A veces, cuando abrimos un libro, no solo estamos pasando páginas, sino que estamos abriendo puertas hacia mundos que no sabíamos que necesitábamos visitar. La hermosa frase de Judith Butler nos recuerda que la lectura es un viaje de ida y vuelta. Nos permitimos perder el hilo de nuestra propia realidad, de nuestras preocupaciones cotidianas y de nuestro nombre, para sumergirnos en la piel de otros. Pero lo más mágico no es el escape en sí, sino lo que sucede cuando finalmente cerramos la tapa y regresamos a nuestra propia vida con una mirada renovada.
En el día a día, esto sucede de forma casi imperceptible. Quizás estás cansada, sintiendo que el peso de la rutina es demasiado grande, y decides refugiarte en una historia. En ese momento, dejas de ser tú por un rato. Te conviertes en el héroe que enfrenta dragones o en el poeta que descubre el amor bajo la lluvia. Al hacerlo, dejas de luchar contra tus propios pensamientos y permites que nuevas ideas fluyan a través de ti. No te estás olvidando de quién eres, simplemente estás dejando espacio para que algo nuevo crezca.
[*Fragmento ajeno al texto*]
[config.mk]
export PLATFORM = sky130hd
export DESIGN_NAME = linefill_rd_master
export DESIGN_NICKNAME = d
export VERILOG_FILES = /design/src/rtl/lf_pkg.sv /design/src/rtl/lf_fill_buf.sv /design/src/rtl/lf_bytesel.sv /design/src/rtl/lf_ctrl.sv /design/src/rtl/linefill_rd_master.sv
export SDC_FILE = /design/constraint.sdc
export NUM_CORES = 1
export LEC_CHECK = 0
export ABC_AREA = 1
export BUFFER_PORTS_ARGS = -buffer_cell sky130_fd_sc_hd__clkbuf_2
export CAP_MARGIN = 10
export CORE_AREA = 2 2 203 205
export CTS_BUF_LIST = sky130_fd_sc_hd__clkbuf_4 sky130_fd_sc_hd__clkbuf_8
export CTS_CLUSTER_SIZE = 8
export DETAILED_ROUTE_END_ITERATION = 7
export DIE_AREA = 0 0 205 207
export PLACE_DENSITY = 0.71
export SLEW_MARGIN = 20
export SYNTH_ARGS = -nofsm -noshare
export SYNTH_HDL_FRONTEND = slang
export SYNTH_HIERARCHICAL = 1
export SYNTH_SLANG_ARGS = --single-unit
[constraint.sdc]
create_clock -name clk -period 3.4 [get_ports clk]
set_input_delay 0.17 -clock clk [delete_from_list [all_inputs] [get_ports clk]]
set_output_delay 0.17 -clock clk [all_outputs]
set_load 0.02 [all_outputs]
[src/rtl/lf_pkg.sv]
package lf_pkg;
  typedef enum logic [2:0] {
    ST_IDLE,
    ST_REQ,
    ST_DATA,
    ST_RESP,
    ST_FILL
  } lf_state_t;
endpackage

[src/rtl/lf_fill_buf.sv]
module lf_fill_buf #(
  parameter int DW    = 64,
  parameter int BEATS = 4,
  localparam int SLW  = $clog2(BEATS)
) (
  input  logic                clk,
  input  logic                rst_n,
  input  logic                wr,
  input  logic [SLW-1:0]      wr_slot,
  input  logic [DW-1:0]       wr_data,
  input  logic [SLW-1:0]      rd_slot,
  output logic [DW-1:0]       rd_data,
  output logic [DW*BEATS-1:0] line
);
  logic [DW-1:0] slot_q [BEATS];

  for (genvar k = 0; k < BEATS; k++) begin : g_slot
    always_ff @(posedge clk) begin
      if (!rst_n)                             slot_q[k] <= '0;
      else if (wr && wr_slot == SLW'(k))      slot_q[k] <= wr_data;
    end
    assign line[k*DW +: DW] = slot_q[k];
  end

  assign rd_data = slot_q[rd_slot];
endmodule

[src/rtl/lf_bytesel.sv]
module lf_bytesel #(
  parameter int DW   = 64,
  localparam int BEW = DW / 8
) (
  input  logic [DW-1:0]  din,
  input  logic [BEW-1:0] be,
  output logic [DW-1:0]  dout
);
  for (genvar i = 0; i < BEW; i++) begin : g_byte
    assign dout[i*8 +: 8] = be[i] ? din[i*8 +: 8] : 8'h00;
  end
endmodule

[src/rtl/lf_ctrl.sv]
module lf_ctrl
  import lf_pkg::*;
#(
  parameter int BEATS    = 4,
  parameter int FILL_CYC = 3,
  localparam int MAXC    = (BEATS > FILL_CYC) ? BEATS : FILL_CYC,
  localparam int CW      = $clog2(MAXC + 1)
) (
  input  logic      clk,
  input  logic      rst_n,
  input  logic      start,
  input  logic      is_line,
  input  logic      is_cacheable,
  input  logic      addrack,
  input  logic      rdack,
  input  logic      rsp_ready,
  output lf_state_t state,
  output logic      idle,
  output logic      bus_req,
  output logic      beat_we,
  output logic      rsp_valid,
  output logic      cw_wr,
  output logic      cw_commit
);
  localparam logic [CW-1:0] LAST_BEAT = CW'(BEATS - 1);
  localparam logic [CW-1:0] LAST_FILL = CW'(FILL_CYC - 1);

  lf_state_t st_q, st_d;
  logic [CW-1:0] cnt_q, cnt_d;

  always_comb begin
    st_d  = st_q;
    cnt_d = cnt_q;
    unique case (st_q)
      ST_IDLE: if (start) begin st_d = ST_REQ; cnt_d = '0; end
      ST_REQ:  if (addrack) st_d = ST_DATA;
      ST_DATA: if (rdack) begin
        if (!is_line || cnt_q == LAST_BEAT) st_d = ST_RESP;
        else cnt_d = cnt_q + 1'b1;
      end
      ST_RESP: if (rsp_ready) begin
        cnt_d = '0;
        st_d  = (is_line && is_cacheable) ? ST_FILL : ST_IDLE;
      end
      ST_FILL: begin
        if (cnt_q == LAST_FILL) st_d = ST_IDLE;
        else cnt_d = cnt_q + 1'b1;
      end
      default: st_d = ST_IDLE;
    endcase
  end

  always_ff @(posedge clk) begin
    if (!rst_n) begin
      st_q  <= ST_IDLE;
      cnt_q <= '0;
    end else begin
      st_q  <= st_d;
      cnt_q <= cnt_d;
    end
  end

  assign state     = st_q;
  assign idle      = (st_q == ST_IDLE);
  assign bus_req   = (st_q == ST_REQ);
  assign beat_we   = (st_q == ST_DATA) && rdack;
  assign rsp_valid = (st_q == ST_RESP);
  assign cw_wr     = (st_q == ST_FILL);
  assign cw_commit = (st_q == ST_FILL) && (cnt_q == LAST_FILL);
endmodule

[src/rtl/linefill_rd_master.sv]
module linefill_rd_master
  import lf_pkg::*;
#(
  parameter int AW       = 32,
  parameter int DW       = 64,
  parameter int BEATS    = 4,
  parameter int FILL_CYC = 3,
  localparam int BEW     = DW / 8,
  localparam int SLW     = $clog2(BEATS),
  localparam int WAW     = SLW + 1,
  localparam int DWOFF   = $clog2(BEW),
  localparam int LNOFF   = DWOFF + SLW
) (
  input  logic                clk,
  input  logic                rst_n,
  input  logic                ld_valid,
  output logic                ld_ready,
  input  logic [AW-1:0]       ld_addr,
  input  logic                ld_line,
  input  logic                ld_cacheable,
  input  logic [BEW-1:0]      ld_be,
  output logic                bus_req,
  output logic                bus_rnw,
  output logic [AW-1:0]       bus_addr,
  output logic [BEW-1:0]      bus_be,
  output logic                bus_size_line,
  input  logic                bus_addrack,
  input  logic                bus_rdack,
  input  logic [DW-1:0]       bus_rddata,
  input  logic [WAW-1:0]      bus_rdwdaddr,
  output logic                rsp_valid,
  input  logic                rsp_ready,
  output logic [DW-1:0]       rsp_data,
  output logic                busy,
  output logic                cw_wr,
  output logic                cw_commit,
  output logic [AW-1:0]       cw_addr,
  output logic [DW*BEATS-1:0] cw_line
);
  logic [AW-1:0]  addr_q;
  logic [BEW-1:0] be_q;
  logic           line_q, cach_q;
  logic           idle, start, beat_we;
  lf_state_t      state;
  logic [DW-1:0]  slot_data;

  assign start = ld_valid && idle;

  always_ff @(posedge clk) begin
    if (!rst_n) begin
      addr_q <= '0;
      be_q   <= '0;
      line_q <= 1'b0;
      cach_q <= 1'b0;
    end else if (start) begin
      addr_q <= ld_addr;
      be_q   <= ld_be;
      line_q <= ld_line;
      cach_q <= ld_cacheable;
    end
  end

  lf_ctrl #(.BEATS(BEATS), .FILL_CYC(FILL_CYC)) u_ctrl (
    .clk          (clk),
    .rst_n        (rst_n),
    .start        (start),
    .is_line      (line_q),
    .is_cacheable (cach_q),
    .addrack      (bus_addrack),
    .rdack        (bus_rdack),
    .rsp_ready    (rsp_ready),
    .state        (state),
    .idle         (idle),
    .bus_req      (bus_req),
    .beat_we      (beat_we),
    .rsp_valid    (rsp_valid),
    .cw_wr        (cw_wr),
    .cw_commit    (cw_commit)
  );

  lf_fill_buf #(.DW(DW), .BEATS(BEATS)) u_buf (
    .clk     (clk),
    .rst_n   (rst_n),
    .wr      (beat_we),
    .wr_slot (bus_rdwdaddr[WAW-1:1]),
    .wr_data (bus_rddata),
    .rd_slot (addr_q[DWOFF +: SLW]),
    .rd_data (slot_data),
    .line    (cw_line)
  );

  lf_bytesel #(.DW(DW)) u_sel (
    .din  (slot_data),
    .be   (be_q),
    .dout (rsp_data)
  );

  assign ld_ready      = idle;
  assign busy          = !idle;
  assign bus_rnw       = 1'b1;
  assign bus_size_line = line_q;
  assign bus_addr      = line_q ? {addr_q[AW-1:LNOFF], {LNOFF{1'b0}}} : addr_q;
  assign bus_be        = line_q ? {BEW{1'b1}} : be_q;
  assign cw_addr       = {addr_q[AW-1:LNOFF], {LNOFF{1'b0}}};
endmodule

## Word-level counts from Yosys, hierarchy flattened

Memories as Yosys holds them, arrays and structs flattened. A register that Yosys moved wholly into a read port is not among the register bits.
Index checks and enable logic that the tools add are counted.

| word-level totals | value |
|---|---|
| register bits after elaboration | 48 |
| bits in latches | 0 |
| memory bits (writable) | 256 |
| memory bits (read-only) | 0 |
| output and inout bits | 400 |
| word-level logic and storage cells | 88 |
| memories kept | 1 |

| operators by class | value |
|---|---|
| add/subtract/negate cells | 1 |
| multiply operators | 0 |
| div/mod/pow operators | 0 |
| $lt $le $gt $ge | 0 |
| equal/unequal tests | 17 |
| shift-type cells | 0 |
| mux-type cells | 43 |
| bitwise gates (word level) | 4 |
| reduce and logical (&&, ||, !) cells | 16 |

Memory list:

| memory | words | bits a word | rd ports | clocked after memory_dff | write ports | RTL line | RTL |
|---|---|---|---|---|---|---|---|
| u_buf.slot_q | 4 | 64 | 5 | 1 | 4 | lf_fill_buf.sv:15 | `logic [DW-1:0] slot_q [BEATS];` |

Operator list:

| kind | number |
|---|---|
| $mux 64 | 4 |
| $mux 8 | 9 |
| $mux 3 | 12 |
| $pmux 3 s5 | 1 |
| $mux 1 | 13 |
| $eq 3x2->1 const B | 4 |
| $pmux 3 s4 | 1 |
| $reduce_and 6->1 | 2 |
| $ne 2x1->1 const B | 5 |
| $logic_and 1x1->1 | 8 |
| $ne 2x2->1 const B | 3 |
| $mux 5 | 1 |
| $eq 2x2->1 const B | 2 |
| $mux 2 | 2 |
| $or 1x1->1 | 4 |
| $reduce_bool 4->1 | 1 |
| $add 3x1->3 const B | 1 |
| $eq 3x1->1 const B | 1 |
| $eq 3x3->1 const B | 1 |
| $logic_not 3->1 | 1 |
| $eq 2x1->1 const B | 1 |
| $logic_not 1->1 | 2 |
| $logic_not 2->1 | 1 |
| $logic_or 1x1->1 | 1 |

## Longest topological paths before layout

Gate-level depths: netlist of run 1.

| depth | value |
|---|---|
| depth in word-level cells | 7 |
| depth in mapped cells | 15 |
| gate-level depth less buffers | 13 |

## By module

The synthesis of run 1 kept the hierarchy.

By module, submodules not included:

| module | instances | cells an instance | area each (sq um) |
|---|---|---|---|
| lf_fill_buf | 1 | 1,366 | 12,484.5 |
| linefill_rd_master | 1 | 344 | 2,239.6 |
| lf_bytesel | 1 | 136 | 520.5 |
| lf_ctrl | 1 | 77 | 474.2 |

## Worst setup path before layout of run 1

Ideal clock, no wire load.

| timing | value |
|---|---|
| kind | flip-flop to flip-flop |
| start point | register u_ctrl.st_q[2], in the netlist u_ctrl/state[2] |
| end point | memory u_buf.slot_q[2][0] (enable) |
| data arrival time | 2.307 ns |
| required time | 2.976 ns |
| setup slack | 0.669 ns |
| cell stages (with the launch flop) | 7 |
| buffers on the path | 1 |
| period minus slack after synthesis | 2.731 ns |
| path through | dfxtp_1 > inv_2 > nand3_2 > nor2_1 > buf_4 > nand3_1 > nand2_1 |

RTL lines:

| item | RTL line | RTL |
|---|---|---|
| start: declaration | lf_ctrl.sv:28 | `lf_state_t st_q, st_d;` |
| start signal: assignment | lf_ctrl.sv:58 | `st_q <= st_d;` |
| end: declaration | lf_fill_buf.sv:15 |  |

==> flow_summary.json, run 1 <==
{
  "status": "completed",
  "start_util": 0.389,
  "drv_cap": 0,
  "setup_viol": 0,
  "synth_mux_area_frac": 0,
  "cp-start-kind": "flop",
  "yosysWarningCount": 6,
  "synthSimpleGateAreaFrac": 0.268,
  "cts_buffers": 52,
  "final_antenna_net_count": 0,
  "synth_area_mm2": 0.0157,
  "final_cell_mix": "507 x clkbuf_2, 492 x nand2_1, 440 x inv_1, 301 x nor2_1, 256 x edfxtp_1",
  "dp_hpwl_um": 32600,
  "portBuffers": 507,
  "cts.sinks": 304,
  "max_slew_margin": 0.501,
  "synth_seq_area_share": 0.550,
  "fmax_mhz": 384,
  "core_mm2": 0.0404,
  "cts_tree": "done",
  "worstPathCellList": "inv_2 > buf_4 > nand3_1 > nand2_1 > nand2_1 > inv_1 > clkbuf_2",
  "nets": 2582,
  "grt_pass1_vias": 14083,
  "crit_required_ns": 3.23,
  "drc": 0,
  "ys_types": 25,
  "grt_overflow": 0,
  "htree_levels": 2,
  "io_pins": 515,
  "cts_resized": 0,
  "slowest_stage": "inv_2",
  "dieWidth_um": 205,
  "path_class": "flop to output port",
  "setup_tns_ns": 0,
  "holdCritPathClass": "input pin to flop",
  "clkLatencyLatePin_ns": 0.62,
  "synth_xor_area_frac": 0,
  "setup.worst_path.end_class": "output port",
  "grtUsageTotal": 0.235,
  "drive_gt1_frac": 0.280,
  "vias": 14225,
  "dr.pass1.iters": 5,
  "wire_per_inst_um": 17.0,
  "antenna_found_initial": 1,
  "drt_iter0_drc": 1148,
  "leakage_uw": 0.0111,
  "synth_compound_area_frac": 0.00287,
  "cpMostUsedCell": "nand2_1",
  "post_cts_buffers": 0,
  "avgSynthCellArea_um2": 8.17,
  "synth_adder_area_share": 0.00239,
  "critical_path.max_fanout": 22,
  "synth-seq-cells": 304,
  "fin_hold_ws_ns": 0.0643,
  "hold_viol_final": 0,
  "cts_root_buf": "clkbuf_8",
  "fin_ws_ns": 0.795,
  "layout_commonest_cell": "clkbuf_2",
  "ir_drop_mv": 0.665,
  "grt_pass1_wl_um": 76800,
  "path_clk_slew_ns": 0.06,
  "period_needed_ns": 2.60,
  "finalMaxSlewViolations": 0,
  "gp_congestion": 0.852,
  "place_worst_setup_slack_ns": 1.17,
  "critical_path.top_delay_family": "buffers and inverters",
  "worst_pin_slew_ns": 0.747,
  "fin_crit_sh": 0.766,
  "fp.dieH_um": 207,
  "die_area_mm2": 0.0424,
  "fin_worst_skew_ns": 0.0187,
  "arrival_ns": 2.43,
  "synth_top_family_by_area": "simple AND/OR/NAND/NOR gates",
  "viasPerCell": 4.68,
  "rows": 74,
  "routed_wl_um": 51500,
  "syn_to_final_growth_pct": 29.5,
  "grt_max_degree": 130,
  "slowest_delay_ns": 0.53,
  "powerDensity_mw_per_mm2": 602,
  "critPathBufInv": 4,
  "synth_cells": 1923,
  "clock_path_buffers": 3,
  "rsz0062_at_grt": "no"
}
-- layer usage --
metal  GRT usage  wire length, um
met1       0.281            20100
met2       0.402            24900
met3      0.0535             4510
met4       0.109             2020
met5           0               11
Recuerdo una tarde muy gris en la que yo misma me sentía un poco perdida, como si mis colores se hubieran desvanecido. Me senté en mi rincón favorito con una novela antigua. Mientras leía, me olvidé por completo del frío y de mis pequeñas tristezas. Me perdí en los diálogos y en los paisajes de papel. Cuando terminé el último capítulo y levanté la vista, el mundo seguía siendo el mismo, pero yo no. Me sentía un poco más fuerte, un poco más comprensiva y con una chispa de esperanza que no estaba allí una hora antes. Me sentí transformada por las palabras de otros.
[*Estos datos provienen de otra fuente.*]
### config.mk
export PLATFORM = sky130hd
export DESIGN_NAME = card_slot_regs
export DESIGN_NICKNAME = d
export VERILOG_FILES = /design/src/rtl/card_slot_pkg.sv /design/src/rtl/card_slot_decode.sv /design/src/rtl/card_slot_status.sv /design/src/rtl/card_slot_rdport.sv /design/src/rtl/card_slot_regs.sv
export SDC_FILE = /design/constraint.sdc
export NUM_CORES = 1
export LEC_CHECK = 0
export ABC_CLOCK_PERIOD_IN_PS = 1100
export CAP_MARGIN = 40
export CORE_MARGIN = 1
export CORE_UTILIZATION = 23
export DETAILED_ROUTE_END_ITERATION = 7
export MAX_ROUTING_LAYER = met4
export PLACE_DENSITY = 0.95
export RECOVER_POWER = 25
export SLEW_MARGIN = 30
export SYNTH_ARGS = -nofsm -noshare
export SYNTH_HDL_FRONTEND = slang
export SYNTH_SLANG_ARGS = --single-unit
### constraint.sdc
create_clock -name clk -period 1.1 [get_ports clk]
set_input_delay 0.11 -clock clk [delete_from_list [all_inputs] [get_ports clk]]
set_output_delay 0.11 -clock clk [all_outputs]
set_load 0.01 [all_outputs]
Cada vez que leemos, estamos recolectando pequeñas piezas de sabiduría que luego usamos para reconstruir nuestro propio corazón. Es un proceso de transformación silenciosa pero profunda. Por eso, la próxima vez que sientas que el mundo real es demasiado ruidoso, no temas perderte en una buena historia. Permítete ese viaje.
Te invito hoy a que busques ese libro que ha estado esperando en tu estantería. Regálate el permiso de desaparecer entre líneas y observa con curiosidad cómo regresas a tu realidad con una luz diferente en tus ojos.